### How to complete this task
Go through the entries below. Copy each line in which "localparam" appears.

BEGIN

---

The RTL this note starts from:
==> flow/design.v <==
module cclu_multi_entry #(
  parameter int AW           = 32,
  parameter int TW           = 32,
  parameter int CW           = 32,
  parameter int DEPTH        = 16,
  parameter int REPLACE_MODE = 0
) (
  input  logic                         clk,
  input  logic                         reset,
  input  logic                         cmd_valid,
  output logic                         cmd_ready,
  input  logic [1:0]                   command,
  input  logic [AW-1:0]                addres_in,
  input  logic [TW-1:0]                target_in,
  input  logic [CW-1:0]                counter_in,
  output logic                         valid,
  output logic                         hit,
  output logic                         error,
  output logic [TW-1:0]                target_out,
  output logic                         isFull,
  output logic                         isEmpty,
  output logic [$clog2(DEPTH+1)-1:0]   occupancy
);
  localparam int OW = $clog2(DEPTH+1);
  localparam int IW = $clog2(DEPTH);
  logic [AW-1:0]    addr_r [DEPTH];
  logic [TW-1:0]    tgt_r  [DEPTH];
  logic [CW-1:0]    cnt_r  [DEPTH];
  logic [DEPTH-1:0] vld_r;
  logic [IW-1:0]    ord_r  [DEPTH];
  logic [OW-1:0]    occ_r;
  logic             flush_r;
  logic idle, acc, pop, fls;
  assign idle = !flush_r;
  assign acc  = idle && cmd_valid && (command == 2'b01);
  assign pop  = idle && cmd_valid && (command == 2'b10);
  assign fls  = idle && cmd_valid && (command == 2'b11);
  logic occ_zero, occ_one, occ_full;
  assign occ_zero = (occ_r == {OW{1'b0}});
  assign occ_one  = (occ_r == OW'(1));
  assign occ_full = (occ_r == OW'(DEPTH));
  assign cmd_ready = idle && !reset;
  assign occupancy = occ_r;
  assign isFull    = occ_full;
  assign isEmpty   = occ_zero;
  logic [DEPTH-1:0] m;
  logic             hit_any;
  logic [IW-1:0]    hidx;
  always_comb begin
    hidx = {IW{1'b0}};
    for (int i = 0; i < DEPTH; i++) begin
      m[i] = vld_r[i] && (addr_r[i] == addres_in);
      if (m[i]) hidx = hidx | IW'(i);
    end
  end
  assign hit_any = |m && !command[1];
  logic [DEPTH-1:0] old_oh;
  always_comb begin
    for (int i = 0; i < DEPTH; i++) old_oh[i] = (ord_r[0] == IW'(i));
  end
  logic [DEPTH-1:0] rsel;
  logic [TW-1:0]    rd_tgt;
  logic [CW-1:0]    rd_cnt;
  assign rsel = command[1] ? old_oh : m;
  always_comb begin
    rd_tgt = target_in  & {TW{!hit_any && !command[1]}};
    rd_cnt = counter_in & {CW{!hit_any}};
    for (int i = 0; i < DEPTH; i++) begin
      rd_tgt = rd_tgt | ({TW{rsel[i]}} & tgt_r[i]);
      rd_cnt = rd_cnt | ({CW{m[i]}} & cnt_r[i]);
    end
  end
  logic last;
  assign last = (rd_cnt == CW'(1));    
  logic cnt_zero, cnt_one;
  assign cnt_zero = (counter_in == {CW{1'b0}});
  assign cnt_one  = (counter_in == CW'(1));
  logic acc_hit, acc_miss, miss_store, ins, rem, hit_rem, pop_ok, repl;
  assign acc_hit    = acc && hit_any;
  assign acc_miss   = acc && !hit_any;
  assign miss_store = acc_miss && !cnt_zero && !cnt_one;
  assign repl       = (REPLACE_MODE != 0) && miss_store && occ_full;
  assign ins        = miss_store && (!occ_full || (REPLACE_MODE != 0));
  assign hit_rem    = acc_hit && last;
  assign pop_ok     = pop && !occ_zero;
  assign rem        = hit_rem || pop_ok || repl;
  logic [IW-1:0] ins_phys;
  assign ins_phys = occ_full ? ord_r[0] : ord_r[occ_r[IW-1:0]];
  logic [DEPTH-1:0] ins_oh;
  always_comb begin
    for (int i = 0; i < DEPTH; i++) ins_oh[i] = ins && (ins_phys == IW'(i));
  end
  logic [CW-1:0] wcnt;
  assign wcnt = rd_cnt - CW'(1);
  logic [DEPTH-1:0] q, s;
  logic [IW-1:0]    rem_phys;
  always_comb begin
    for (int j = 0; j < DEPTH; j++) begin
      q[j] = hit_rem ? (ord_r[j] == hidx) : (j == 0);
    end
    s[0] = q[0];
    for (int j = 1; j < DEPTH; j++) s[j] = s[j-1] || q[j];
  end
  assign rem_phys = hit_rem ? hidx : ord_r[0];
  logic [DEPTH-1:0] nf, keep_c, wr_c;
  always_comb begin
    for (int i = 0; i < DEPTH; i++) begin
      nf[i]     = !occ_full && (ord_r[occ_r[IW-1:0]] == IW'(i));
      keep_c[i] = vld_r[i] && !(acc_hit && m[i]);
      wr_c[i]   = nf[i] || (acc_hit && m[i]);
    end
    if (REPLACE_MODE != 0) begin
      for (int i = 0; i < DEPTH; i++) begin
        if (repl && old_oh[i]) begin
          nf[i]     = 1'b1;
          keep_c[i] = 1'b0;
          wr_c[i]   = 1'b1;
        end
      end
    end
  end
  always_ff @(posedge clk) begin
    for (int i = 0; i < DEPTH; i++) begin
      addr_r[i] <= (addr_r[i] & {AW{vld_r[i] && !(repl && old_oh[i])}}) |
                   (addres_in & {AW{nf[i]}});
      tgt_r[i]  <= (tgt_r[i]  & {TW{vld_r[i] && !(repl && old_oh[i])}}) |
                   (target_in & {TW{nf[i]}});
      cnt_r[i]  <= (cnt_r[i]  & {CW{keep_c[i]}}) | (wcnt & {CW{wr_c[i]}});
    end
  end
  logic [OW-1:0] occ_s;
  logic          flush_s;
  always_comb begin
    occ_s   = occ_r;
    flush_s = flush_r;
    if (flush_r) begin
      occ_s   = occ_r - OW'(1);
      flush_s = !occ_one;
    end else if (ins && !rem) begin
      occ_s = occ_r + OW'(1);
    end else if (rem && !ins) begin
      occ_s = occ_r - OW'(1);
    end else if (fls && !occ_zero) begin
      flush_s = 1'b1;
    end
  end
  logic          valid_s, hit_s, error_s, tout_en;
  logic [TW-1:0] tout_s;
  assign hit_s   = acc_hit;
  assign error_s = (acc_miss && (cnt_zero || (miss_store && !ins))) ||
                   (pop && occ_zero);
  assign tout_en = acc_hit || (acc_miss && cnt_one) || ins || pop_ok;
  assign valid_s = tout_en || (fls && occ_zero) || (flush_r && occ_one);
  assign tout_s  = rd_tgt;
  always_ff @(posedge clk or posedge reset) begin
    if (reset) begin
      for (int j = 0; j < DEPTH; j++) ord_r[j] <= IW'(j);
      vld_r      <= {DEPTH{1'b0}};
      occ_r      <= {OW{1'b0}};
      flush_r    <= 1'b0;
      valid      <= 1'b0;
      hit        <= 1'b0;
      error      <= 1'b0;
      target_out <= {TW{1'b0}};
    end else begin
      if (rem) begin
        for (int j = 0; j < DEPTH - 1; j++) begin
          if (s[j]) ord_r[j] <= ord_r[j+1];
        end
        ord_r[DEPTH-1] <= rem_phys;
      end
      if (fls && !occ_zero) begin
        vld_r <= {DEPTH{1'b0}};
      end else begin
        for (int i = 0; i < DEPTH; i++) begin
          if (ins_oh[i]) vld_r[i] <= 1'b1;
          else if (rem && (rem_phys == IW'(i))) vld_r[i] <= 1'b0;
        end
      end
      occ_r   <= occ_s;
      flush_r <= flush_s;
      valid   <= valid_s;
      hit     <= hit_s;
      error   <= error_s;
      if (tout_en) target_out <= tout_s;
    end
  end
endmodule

END

### Answer to the problem
  localparam int OW = $clog2(DEPTH+1);
  localparam int IW = $clog2(DEPTH);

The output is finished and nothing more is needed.